With no international tourists expected this summer, Mr Gschwind said any delay to Queensland reopening to the rest of Australia would be a “devastating blow” to the industry.

“We’ve been told that we need to learn to live with COVID in some way and I hope we demonstrate how that will happen,” he said.

Ryan Thomas, CEO of Ignite Travel which operates the My Holiday brand, said customers remained “calm and rational, at the moment”, with an uptick in domestic bookings but some hesitancy for international travel over the weekend.

“We’ve got our first guests flying to Fiji on the first of December and they’re all still travelling at this stage, even though the quarantine restrictions have potentially changed on the way back,” Mr Thomas said.

Customers who have been in lockdown for much of the past two years were willing to spend a few days isolating at home in exchange for an island holiday, he said, but that would change if it was extended.

A return to mandatory hotel quarantine would be “extremely damaging” to the travel industry, he said.

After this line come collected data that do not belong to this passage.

## config.mk

```make
export PLATFORM = sky130hd
export DESIGN_NAME = dual_bus_demux
export DESIGN_NICKNAME = d
export VERILOG_FILES = /design/src/rtl/dual_bus_demux.sv
export SDC_FILE = /design/constraint.sdc
export NUM_CORES = 1
export LEC_CHECK = 0
export BUFFER_PORTS_ARGS = -buffer_cell sky130_fd_sc_hd__buf_2
export CAP_MARGIN = 10
export CORE_AREA = 3 3 111 113
export CTS_BUF_LIST = sky130_fd_sc_hd__clkbuf_8
export DETAILED_ROUTE_END_ITERATION = 8
export DIE_AREA = 0 0 114 116
export PLACE_DENSITY = 0.71
export SETUP_SLACK_MARGIN = 0.5
export SYNTH_ARGS = -nofsm -noshare
export SYNTH_HDL_FRONTEND = slang
export SYNTH_SLANG_ARGS = --single-unit
```

## constraint.sdc

```tcl
create_clock -name clk -period 3.99 [get_ports clk]
set_input_delay 0.399 -clock clk [delete_from_list [all_inputs] [get_ports clk]]
set_output_delay 0.399 -clock clk [all_outputs]
set_load 0.01 [all_outputs]
```

## src/rtl/dual_bus_demux.sv

```systemverilog
module dual_bus_demux #(
  parameter int W    = 14,
  parameter int SYNC = 2
) (
  input  logic         clk,
  input  logic         rst,
  input  logic         mux_mode,
  input  logic         swap,
  input  logic         smp_clk,
  input  logic [W-1:0] bus_a_data,
  input  logic         bus_a_ovf,
  input  logic [W-1:0] bus_b_data,
  input  logic         bus_b_ovf,
  output logic [W-1:0] ch_a_data,
  output logic         ch_a_ovf,
  output logic [W-1:0] ch_b_data,
  output logic         ch_b_ovf,
  output logic         pair_valid
);
  localparam int FW = W + 1;

  logic [SYNC:0]   ck_sh;
  logic [FW-1:0]   sha [0:SYNC];
  logic [FW-1:0]   shb [0:SYNC];
  logic [FW-1:0]   hi_word;
  logic            have_hi;
  logic [FW-1:0]   out_a, out_b;
  logic            valid_q;

  logic            rise, fall, emit;
  logic [FW-1:0]   cur_a, cur_b, nxt_a, nxt_b;

  // bus words are delayed as far as the clock sync, so cur_* is the value before the edge
  assign rise  = ck_sh[SYNC-1] & ~ck_sh[SYNC];
  assign fall  = ~ck_sh[SYNC-1] & ck_sh[SYNC];
  assign cur_a = sha[SYNC];
  assign cur_b = shb[SYNC];
  assign emit  = rise & (~mux_mode | have_hi);

  assign nxt_a = mux_mode ? (swap ? cur_a : hi_word) : (swap ? cur_b : cur_a);
  assign nxt_b = mux_mode ? (swap ? hi_word : cur_a) : (swap ? cur_a : cur_b);

  always_ff @(posedge clk) begin
    if (rst) begin
      ck_sh   <= '0;
      for (int i = 0; i <= SYNC; i++) begin
        sha[i] <= '0;
        shb[i] <= '0;
      end
      hi_word <= '0;
      have_hi <= 1'b0;
      out_a   <= '0;
      out_b   <= '0;
      valid_q <= 1'b0;
    end else begin
      ck_sh  <= {ck_sh[SYNC-1:0], smp_clk};
      sha[0] <= {bus_a_ovf, bus_a_data};
      shb[0] <= {bus_b_ovf, bus_b_data};
      for (int i = 1; i <= SYNC; i++) begin
        sha[i] <= sha[i-1];
        shb[i] <= shb[i-1];
      end
      valid_q <= emit;
      if (emit) begin
        out_a <= nxt_a;
        out_b <= nxt_b;
      end
      if (fall) begin
        hi_word <= cur_a;
        have_hi <= 1'b1;
      end else if (rise) begin
        have_hi <= 1'b0;
      end
    end
  end

  assign ch_a_data  = out_a[W-1:0];
  assign ch_a_ovf   = out_a[W];
  assign ch_b_data  = out_b[W-1:0];
  assign ch_b_ovf   = out_b[W];
  assign pair_valid = valid_q;

  p_rst_clear_r1: assert property (@(posedge clk)
    rst |=> (!pair_valid && ch_a_data == '0 && ch_b_data == '0 && !ch_a_ovf && !ch_b_ovf));

  p_emit_after_rise_r2: assert property (@(posedge clk) disable iff (rst)
    pair_valid |-> ck_sh[SYNC]);

  p_pair_consumed_r4: assert property (@(posedge clk) disable iff (rst)
    (pair_valid && mux_mode) |-> !have_hi);

  p_single_pulse_r8: assert property (@(posedge clk) disable iff (rst)
    pair_valid |=> !pair_valid);

  p_hold_r8: assert property (@(posedge clk) disable iff (rst)
    !pair_valid |-> $stable({ch_a_ovf, ch_a_data, ch_b_ovf, ch_b_data}));
endmodule

```

## Yosys cells after proc, flatten, opt, wreduce, memory -nomap -nowiden

Memory sizes are Yosys's and may differ from the RTL's.
Index checks and enable logic that the tools add are counted.
Widths: inputs -> output; s select.

- Register bits after elaboration: 50
- Bits in latches: 0
- Bits in writable memories: 90
- ROM bits: 0
- Input port bits: 35
- Output and inout bits: 31
- Word-level logic and storage cells: 39
- Memories: 2

Memory list:

| name | words | bits a word | read ports | clocked after memory_dff | write ports | line | RTL |
|---|---|---|---|---|---|---|---|
| sha | 3 | 15 | 3 | 0 | 3 | 23 | `logic [FW-1:0] sha [0:SYNC];` |
| shb | 3 | 15 | 3 | 0 | 3 | 24 | `logic [FW-1:0] shb [0:SYNC];` |

- Add/subtract/negate cells: 0
- Multipliers: 0
- Divide/modulo/power cells: 0
- Order comparisons: 0
- Eq/ne operators: 0
- Shift-type cells: 0
- Mux-type cells: 17
- Bitwise gates (word level): 13
- Reduce and logical (&&, ||, !) cells: 1

Operators with widths:

| kind | count |
|---|---|
| $mux 15 | 12 |
| $or 1x1->1 | 7 |
| $mux 1 | 5 |
| $and 1x1->1 | 3 |
| $not 1->1 | 3 |
| $reduce_bool 2->1 | 1 |

## Logic depth before layout (Yosys ltp)

Gate-level depths: netlist of the first run.

- Depth in word-level cells: 4
- Depth in mapped cells: 6
- Depth with buffers taken out: 5

## Worst setup path before layout of the first run

No wires, ideal clock.

- Path kind: register to register
- From: register ck_sh[1]
- To: register hi_word[0]
- Library setup time: 0.128 ns
- Data arrival time: 1.348 ns
- Data required time: 3.862 ns
- Path slack: 2.515 ns
- Stages on the path, launching flop included: 7
- Path buffers: 2
- Clock period less this slack: 1.475 ns
- Cells stage by stage: dfxtp_1 > inv_1 > ha_1 > clkbuf_1 > buf_2 > mux2i_1 > nor2_1

- Word-level cells in the longest chain between the ends: 2

Ends and longest elaborated chain:

| item | line | RTL |
|---|---|---|
| start: declaration | 22 | `logic [SYNC:0] ck_sh;` |
| start signal: assignment | 56 | `ck_sh <= {ck_sh[SYNC-1:0], smp_clk};` |
| $not 1->1 | 35 | `assign fall = ~ck_sh[SYNC-1] & ck_sh[SYNC];` |
| $and 1x1->1 | 35 |  |
| named net fall | 30 | `logic rise, fall, emit;` |
| end signal: assignment | 69 | `hi_word <= cur_a;` |
| end: declaration | 25 | `logic [FW-1:0] hi_word;` |

The timed path passes the listed nets, and every way through them passes these cells.
A chain may end at the register's enable or synchronous reset.

## Worst setup path in the final report of the first run

- From: register have_hi
- To: register out_b[14]

- Word-level cells in the longest chain between the ends: 2

Ends and longest elaborated chain:

| item | line | RTL |
|---|---|---|
| start: declaration | 26 | `logic have_hi;` |
| start signal: assignment | 51 | `have_hi <= 1'b0;` |
| start signal: assignment | 70 | `have_hi <= 1'b1;` |
| start signal: assignment | 72 | `have_hi <= 1'b0;` |
| $or 1x1->1 | 38 | `assign emit = rise & (~mux_mode \| have_hi);` |
| $and 1x1->1 | 38 |  |
| end signal: assignment | 66 | `out_b <= nxt_b;` |
| end: declaration | 27 | `logic [FW-1:0] out_a, out_b;` |

No other way between the ends.

==> results.md, run 1 <==
- HP Start: smp_clk
- CTS root buf: clkbuf_8
- DR DRC count: 0
- Netlist cell types: 18
- Sequential area share after synthesis: 54.71%
- Die X: 114 um
- Site row count: 39
- CP startpoint: have_hi
- Antenna diode count: 0
- First-pass GRT wire length: approximately 15 mm
- Worst Path Arrival: roughly 2.7 ns
- Synth warnings: 0
- Crit. End Element: flop
- Final Hold Viols: 0
- Syn nets: 517
- Largest net degree at the start of global routing: 115
- Post-Layout Cell Count: a little under 700
- Worst slew pin tran: 1.190 ns
- Power Density: just under 500 mW/mm2
- CTS Sinks: 140
- Clock Tree Buf Depth: 2
- Worst-path clk slew: approximately 0.080 ns
- CP required: 4.23 ns
- Vias per cell: 4.905
- Most common cell after layout, fill and taps aside: dfxtp_1
- Critical Path Source Type: flop
- H-tree depth: 4
- Pleak: 2.367 nW
- Layout cells sized above 1: 23.29%
- Worst setup path endpoint: out_b[14]
- Clock Skew: 0.008929 ns
- Final setup viols: 0
- Critical path peak fanout: 31
- Worst r2r dst: out_b[14]
- Antenna-violating nets left: 0
- CTS Buf Count: 17
- Drt pass-1 iters: 5
- I/O pins: 66
- Reg2Reg Depth: 3
- Core area: 0.01142 mm2
- Setup bufs post-CTS: 0
- Cts hold-fix bufs: 0
- Number of port buffers: 65
- Flops & latches, synth: 140
- Commonest non-fill, non-tap cells in the layout: 140 x dfxtp_1, 122 x nor2b_1, 64 x buf_2
- Final period utilization: 60.47%
- Placed Instances: 652
- Post-cts gate resize count: 0
- # nets final: about 570
- RSZ-0062 raised after global routing: false
- Max Fclk: 0.4144 GHz
- Run status: complete, no violations
- Overflow after GRT: 0
- Setup slack, reg-to-reg: about 1.6 ns
- Syn Area/Cell: between 10 and 15 um2
- Area grow syn2layout: 14.73%
- Tmin final: 2.413 ns
- Number of global-route vias before repair: 3129
- Tot GR Track Use: 14.41%
- Mapped cell area: 0.005122 mm2
- Post-Route WL: 9.197 mm
- Gate Count Post-Synth: 480
- R2R Path Start: have_hi
- Die area: about 0.013 mm2
- Initial Util: 44.86%
- Post-DP HPWL: between 5 and 6 mm
- DR WL/cell: about 13 um
- CTS tree: done
- Hold Crit Class: input pin to flop
- Via count: approximately 3400
- Power Total: 0.002829 W
- Die Span Y: 116 um
- Setup TNS: 0 ns
- Latest clock arrival within the worst-skew pair: about 0.43 ns
- RePlAce Congestion: slightly above 0.8
- Initial antenna violation count: 0
- First DRT Iteration DRCs: 161
- Max VDD drop: approximately 0.00026 V
- Post-layout util: 51.47%
- Max transition margin: 20.69%
- Critical path class: flop to flop
- Max-cap violations: 0
- Slew Viols, Final: 0
[area by class of cell]
| cell class | instances | area [um2] |
|---|---|---|
| sequential | 140 | 2803 |
| inverter | 35 | 131.4 |
| clock inverter | 15 | 197.7 |
| multi-input combinational | 266 | 1982 |
| clock buffer | 17 | 234.0 |
| timing repair buffer | 68 | 350.3 |
| tap | 143 | 178.9 |
| fill | 1053 | 5542 |
[flip-flops by register name, summed over array words and instances (netlist names)]
name,cells
pair_valid,1
hi_word,15
shb,45
out_a,15
sha,45
ck_sh,3
have_hi,1
out_b,15
[per-stage QoR]
| stage | hold slack (ns) | instance area, um2 | setup WS, ns |
|---|---|---|---|
| global placement | 0.4210 | 5445 | 1.547 |
| global route | 0.1475 | 5877 | 1.400 |
| floorplan | 0.4138 | 5122 | 2.515 |
| detailed placement | 0.4220 | 5445 | 1.491 |
| finish | 0.1802 | 5877 | 1.577 |
| CTS | 0.1470 | 5877 | 1.579 |
[how the worst min path moves through the flow]
stage | end | slack, ns | cells past startpoint
finish | ck_sh[0] | 0.18 | 2
global route | shb[0][12] | 0.15 | 2
CTS | shb[0][2] | 0.15 | 2
detailed placement | sha[0][32] | 0.42 | 1
global placement | sha[0][44] | 0.42 | 1
floorplan | ck_sh[1] | 0.41 | 1
[Yosys cell counts]
cell      instances  area (um2)
a221oi_1         35       306.5
buf_2             9       45.04
o21ai_1           6       30.03
clkbuf_1         22       82.58
a221oi_2         25       375.4
xnor2_2           1       16.27
inv_1            35       131.4
o21ai_0          24       120.1
xor2_2            1       16.27
ha_1              2       25.02
dfxtp_1         140        2803
mux2i_1          16       160.2
nor2_1           18       67.56
and2_1           15       93.84
buf_6             5       56.30
a21o_1            1       7.510
nor2b_1         122       763.2
buf_4             3       22.52
[logic make-up after synthesis]
kind of cell	Yosys count	share of synthesized area [%]
and+or+nand+nor	155	18.05
DFF	140	54.71
AOI/OAI and AO/OA	91	16.39
buffers and inverters	74	6.595
muxes	16	3.126
xor gates and xnor gates	2	0.6352
adders and majority gates	2	0.4884
[worst max-delay path: stages (launching register included)]
cell and delay [ns]:
dfxtp_1 0.32, inv_1 0.65, a21o_1 1.01, a221oi_1 0.25
[routing by layer]
metal  vias to the layer above  wire length, um  GRT usage (%)
met5                         -                0              0
met4                         0              258          7.997
met3                        22              737          4.595
met2                       137             4007          20.61
met1                      1482             4193          19.31
li1                       1714                -              -
[power breakdown]
part	total (W)	internal, W	switching, W	leakage [nW]
Clock	0.00120	0.000681	0.000517	0.218
Sequential	0.00146	0.00145	0.0000173	1.15
Combinational	0.000168	0.0000672	0.000101	1.00
Total	0.00283	0.00219	0.000635	2.37
Power figures use the tool's default switching activity.
==> run 2, diff against run 1 <==
PLACE_DENSITY = 0.73   (was 0.71)
clock period = 1.95 ns   (was 3.99 ns; I/O delays follow)
==> results.md, run 2 (synthesis gave the netlist of run 1 again) <==
- Run status: complete, no violations
- Int Power: 0.004736 W
- Crit path cell chain: buf_2 -> buf_4 -> inv_1 -> a221oi_1 -> a221oi_2
- Worst-path clk slew: 0.07 ns
- Antenna-violating nets left: 0
- Vias per cell: 4.934
- Critical path class: input pin to flop
- Tot GR Track Use: 15.52%
- WHS Path Cells: 2
- RePlAce Congestion: around 0.81
- Max-cap violations: 0
- CTS Buf Count: 17
- H-tree depth: 4
- Hold Crit Class: input pin to flop
- RSZ-0062 raised after global routing: true
- Number of global-route vias before repair: 3460
- Post-Layout Cell Count: around 730
- Critical Path Source Type: input pin
- Slowest stage cell, crit path: a221oi_1
- Layout cells sized above 1: 24.05%
- Family with the most delay on the worst path: buffers and inverters
- Sw frac: 21.21%
- Final period utilization: between 70% and 80%
- # nets final: 607
- Max Fclk: just over 0.7 GHz
- Area grow syn2layout: 24.82%
- DR WL/cell: roughly 14 um
- P_sw: ~0.0013 W
- Post-DP HPWL: 6.320 mm
- Crit. End Element: flop
- WHS: 0.03451 ns
- Max VDD drop: 0.0005110 V
- Setup TNS: 0 ns
- Final Hold Viols: 0
- Worst slew pin tran: 0.7612 ns
- Slowest stage delay, CP: 0.47 ns
- Seq pwr share: 49.8%
- Antenna diode count: 0
- CTS Sinks: 140
- Worst Path Arrival: approximately 1.7 ns
- Number of port buffers: 65
- Layout fillers: 993
- First-pass GRT wire length: 16.26 mm
- Power Density: 940.0 mW/mm2
- Overflow after GRT: 0
- Largest net degree at the start of global routing: 50
- DR DRC count: 0
- Clock Skew: 0.009591 ns
- Tmin final: 1.387 ns
- Die area: approximately 0.013 mm2
- Initial antenna violation count: 0
- I/O pins: 66
- Final setup viols: 0
- Commonest non-fill, non-tap cells in the layout: 140 x dfxtp_1, 122 x nor2b_1, 64 x buf_2
- Most common cell after layout, fill and taps aside: dfxtp_1
- Slew Viols, Final: 0
- Initial Util: 44.86%
- Clk pwr share: a little over two fifths
- Pleak: ~2.6 nW
- Die Span Y: roughly 120 um
- Placed Instances: 662
- CP Depth: 5
- Drt pass-1 iters: 5
- Post-Route WL: 9.885 mm
- CTS tree: done
- Critical path peak fanout: 25
- Via count: between 3000 and 4000
- Latest clock arrival within the worst-skew pair: around 0.42 ns
- First DRT Iteration DRCs: 168
- Reg2Reg Depth: 6
- Max transition margin: 49.20%
- Top flop regs: sha x45, shb x45
- Core area: 0.01142 mm2
- Die X: 114 um
- Clock Tree Buf Depth: 2
- Combinational group share of total power: 7.1%
- Buf/Inv on CP: 3
- CTS root buf: clkbuf_8
- CP required: 2.25 ns
- Site row count: 39
==> run 2: cell types whose count changed in the layout (fill, tap and decap cells not counted), moves of 2 or more <==
| cell | delta |
|---|---|
| inv_6 | -2 |
| buf_12 | +5 |
| a221oi_1 | -2 |
| a221oi_2 | +2 |
| buf_4 | +7 |
| clkbuf_8 | +2 |
| dlygate4sd3_1 | +30 |
==> run 2: through the flow <==
| stage | total power, W | setup WS, ns | area, um2 | utilization (%) |
|---|---|---|---|---|
| 6_report | 0.006010 | 0.5631 | 6394 | 55.99 |
| 5_1_grt | 0.006241 | 0.4541 | 6394 | 55.99 |
| 3_3_place_gp | 0.003419 | 0.1927 | 5558 | 48.67 |
| 4_1_cts | 0.006036 | 0.5320 | 6315 | 55.30 |
| 2_1_floorplan | 0.003313 | 0.5417 | 5125 | - |
| 3_5_place_dp | 0.003428 | 0.1088 | 5558 | 48.67 |
==> run 2: layout make-up <==
class / count / area (um2) / share of cell area, %
flip-flops and latches: 140 / 2803 / 43.84
well taps: 143 / 178.9 / 2.798
clock inverters: 12 / 195.2 / 3.053
repair buffers: 110 / 803.3 / 12.56
multi-input cells: 266 / 2017 / 31.55
inverters: 35 / 135.1 / 2.114
clock buffers: 19 / 261.5 / 4.090
==> run 2: metal layers <==
metal	vias to the layer above	part of all wire [%]	GRT usage (%)
li1	1794	-	-
met1	1645	45	18.91
met2	120	46	25.10
met3	18	6.8	5.640
met4	0	2.0	6.176
met5	-	0	0
==> run 2: worst register-to-register path, cell delays in order, from the launching register on <==
cell and delay, ns:
dfxtp_1 0.32, inv_1 0.05, ha_1 0.13, inv_1 0.09, a21o_1 0.20, buf_12 0.18, a221oi_1 0.31
==> run 2: final timing paths <==
path | start | end | slack [ns]
max | swap | out_b[2] | 0.56
min | smp_clk | ck_sh[0] | 0.03
max reg2reg | ck_sh[2] | out_a[14] | 0.58
min reg2reg | sha[0][7] | sha[0][22] | 0.44
==> run 2: power groups by stage <==
stage               Sequential [W]  Combinational (W)  Clock [W]
floorplan                  0.00306           0.000255          0
global placement           0.00306           0.000361          0
detailed placement         0.00306           0.000368          0
CTS                        0.00299           0.000414    0.00263
global route               0.00300           0.000470    0.00277
finish                     0.00299           0.000427    0.00259
==> run 2: repair_timing <==
item,4_1_cts,5_1_grt
hold buffers,30,0
gates resized for setup,0,8
buffers inserted,0,2
endpoints found under the setup margin,0,19
hold endpoints to repair,30,0
==> run 3, diff against run 2 <==
PLACE_DENSITY = 0.71   (was 0.73)
clock period = 1.32 ns   (was 1.95 ns; I/O delays follow)
==> results.md, run 3 (synthesis gave the netlist of run 1 again) <==
- Die X: 114 um
- CTS Sinks: 140
- P_sw: 0.002018 W
- Worst r2r dst: out_a[3]
- Slowest stage delay, CP: 0.33 ns
- Number of global-route vias before repair: 3524
- DR DRC count: 0
- Combinational group share of total power: between 9 and 10%
- RSZ-0062 raised after global routing: true
- CP required: 1.66 ns
- Crit. End Element: flop
- Site row count: 39
- Post-layout util: 61.12%
- Post-Route WL: around 11 mm
- First-pass GRT wire length: 17.13 mm
- WHS: 0.1418 ns
- Vias per cell: 4.811
- Layout cells sized above 1: 36.87%
- CTS Buf Count: 17
- Latest clock arrival within the worst-skew pair: 0.43 ns
- Tot GR Track Use: 16.44%
- Area grow syn2layout: 36.25%
- Worst-path clk slew: 0.08 ns
- R2R Path Start: ck_sh[2]
- Max VDD drop: 0.0006588 V
- Final Hold Viols: 0
- Pleak: 2.747 nW
- Slew Viols, Final: 0
- CP startpoint: ck_sh[2]
- Largest net degree at the start of global routing: 43
- Die area: around 0.013 mm2
- Buf/Inv on CP: 3
- Number of port buffers: 65
- Drt pass-1 iters: 4
- CP Depth: 6
- Slowest stage cell, crit path: dfxtp_2
- Max Fclk: approximately 0.76 GHz
- Top flop regs: sha x45, shb x45
- Die Span Y: 116 um
- Post-DP HPWL: 6.537 mm
- Power Density: 1223 mW/mm2
- Most common cell after layout, fill and taps aside: nor2b_1
- Commonest non-fill, non-tap cells in the layout: 122 x nor2b_1, 108 x dfxtp_1, 54 x a221oi_2
- Hold Crit Class: input pin to flop
- Overflow after GRT: 0
- Worst Path Arrival: approximately 1.7 ns
- Int Power: 0.006521 W
- Post-Layout Cell Count: about 740
- I/O pins: 66
- Critical path peak fanout: 9
- Seq pwr share: 52.0%
- Family with the most delay on the worst path: compound AO/OA/AOI/OAI gates
- DR WL/cell: 14.38 um
- H-tree depth: 4
- Worst setup margin: 0.009582 ns
- Clock Skew: 0.007397 ns
- Final setup viols: 0
- Crit path cell chain: inv_2 -> ha_4 -> inv_4 -> a21o_4 -> clkbuf_16 -> a221oi_2
- Worst slew pin tran: approximately 0.71 ns
- Max transition margin: 52.85%
- Post-DP Area: 0.005832 mm2
- Antenna-violating nets left: 0
- Post-Layout Inst Area: around 0.007 mm2
- Initial Util: 44.86%
- Worst setup path endpoint: out_a[3]
- CTS tree: done
- Setup slack, reg-to-reg: 0.01 ns
- Tmin final: approximately 1.3 ns
- # nets final: 618
- Sw frac: 23.63%
- Dpl ws: -0.4404 ns
- RePlAce Congestion: approximately 0.8
- Final period utilization: approximately 100%
- Max-cap violations: 0
- First DRT Iteration DRCs: 91
- Critical path class: flop to flop
- Run status: complete, no violations
- CTS root buf: clkbuf_8
- Placed Instances: 667
- Via count: 3546
- Core area: ~0.011 mm2
- Clk pwr share: 38.8%
- Critical Path Source Type: flop
- Reg2Reg Depth: 6
- Clock Tree Buf Depth: 2
- Antenna diode count: 0
- Initial antenna violation count: 0
-- run 3: changes by cell type in the layout (fill, tap and decap cells not counted), moves of 3 or more --
cell | before | now
buf_6 | 0 | 33
buf_2 | 64 | 34
dfxtp_1 | 140 | 108
bufinv_16 | 5 | 2
dfxtp_2 | 0 | 32
buf_12 | 5 | 8
a221oi_2 | 27 | 54
a221oi_1 | 33 | 2
a221oi_4 | 0 | 4
-- run 3: routing by layer --
metal	wire length (um)	global-route usage, %	part of all wire (%)	vias up
met5	0	0	0	-
li1	-	-	-	1820
met2	5108	26.15	48	75
met3	405	4.230	3.8	16
met1	4905	21.21	46	1635
met4	176	7.205	1.7	0
-- run 3: final cells by class --
class / instances / area, um2
repair buffers: 121 / 1160
clock buffers: 19 / 261.5
flip-flops and latches: 140 / 2843
clock inverters: 13 / 127.6
fillers: 928 / 4439
well taps: 143 / 178.9
multi-input cells: 266 / 2275
inverters: 35 / 133.9
-- run 3: power by group through the flow --
| stage | Combinational, W | Clock, W | Sequential [W] |
|---|---|---|---|
| after floorplan | 0.000431 | 0 | 0.00452 |
| after CTS | 0.000750 | 0.00338 | 0.00444 |
| final | 0.000787 | 0.00331 | 0.00444 |
| after detailed placement | 0.000631 | 0 | 0.00452 |
| after global placement | 0.000621 | 0 | 0.00452 |
| after global routing | 0.000857 | 0.00358 | 0.00445 |
-- run 3: metrics by stage --
step                TNS (ns)  total power (W)
finish                     0         0.008539
CTS                        0         0.008568
global placement      -6.119         0.005139
floorplan                  0         0.004951
global route         -0.2139         0.008886
detailed placement    -6.846         0.005153
-- run 3: repair_timing --
item	4_1_cts	5_1_grt
endpoints found under the setup margin	78	78
gates cloned	0	2
pin swaps	1	1
hold buffers	31	0
setup buffers	2	3
endpoints found under the hold margin	31	0
resized for setup	66	14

Luxury Escapes CEO Adam Schwab said his group’s travel and accommodation bookings had been above pre-COVID levels for the past six weeks and had only fallen back in line with pre-COVID levels since reports of Omicron emerged, with no big spike in cancellations.

“There is a degree of confidence that the vaccinations will hold up [against Omicron],” Mr Schwab said. “Australians are pretty sensible now, they tend to wait and see, and I think some of them have seen through the hype and see it actually isn’t that big a deal.”

Mr Schwab said that after previous changes to border and quarantine rules, it took three to four weeks for consumer confidence to bounce back and travellers to start bookings trip again.

“People are desperate to travel,” he said. “What we don’t want to see is government overreaction to every potential variant because we know there are variants coming.”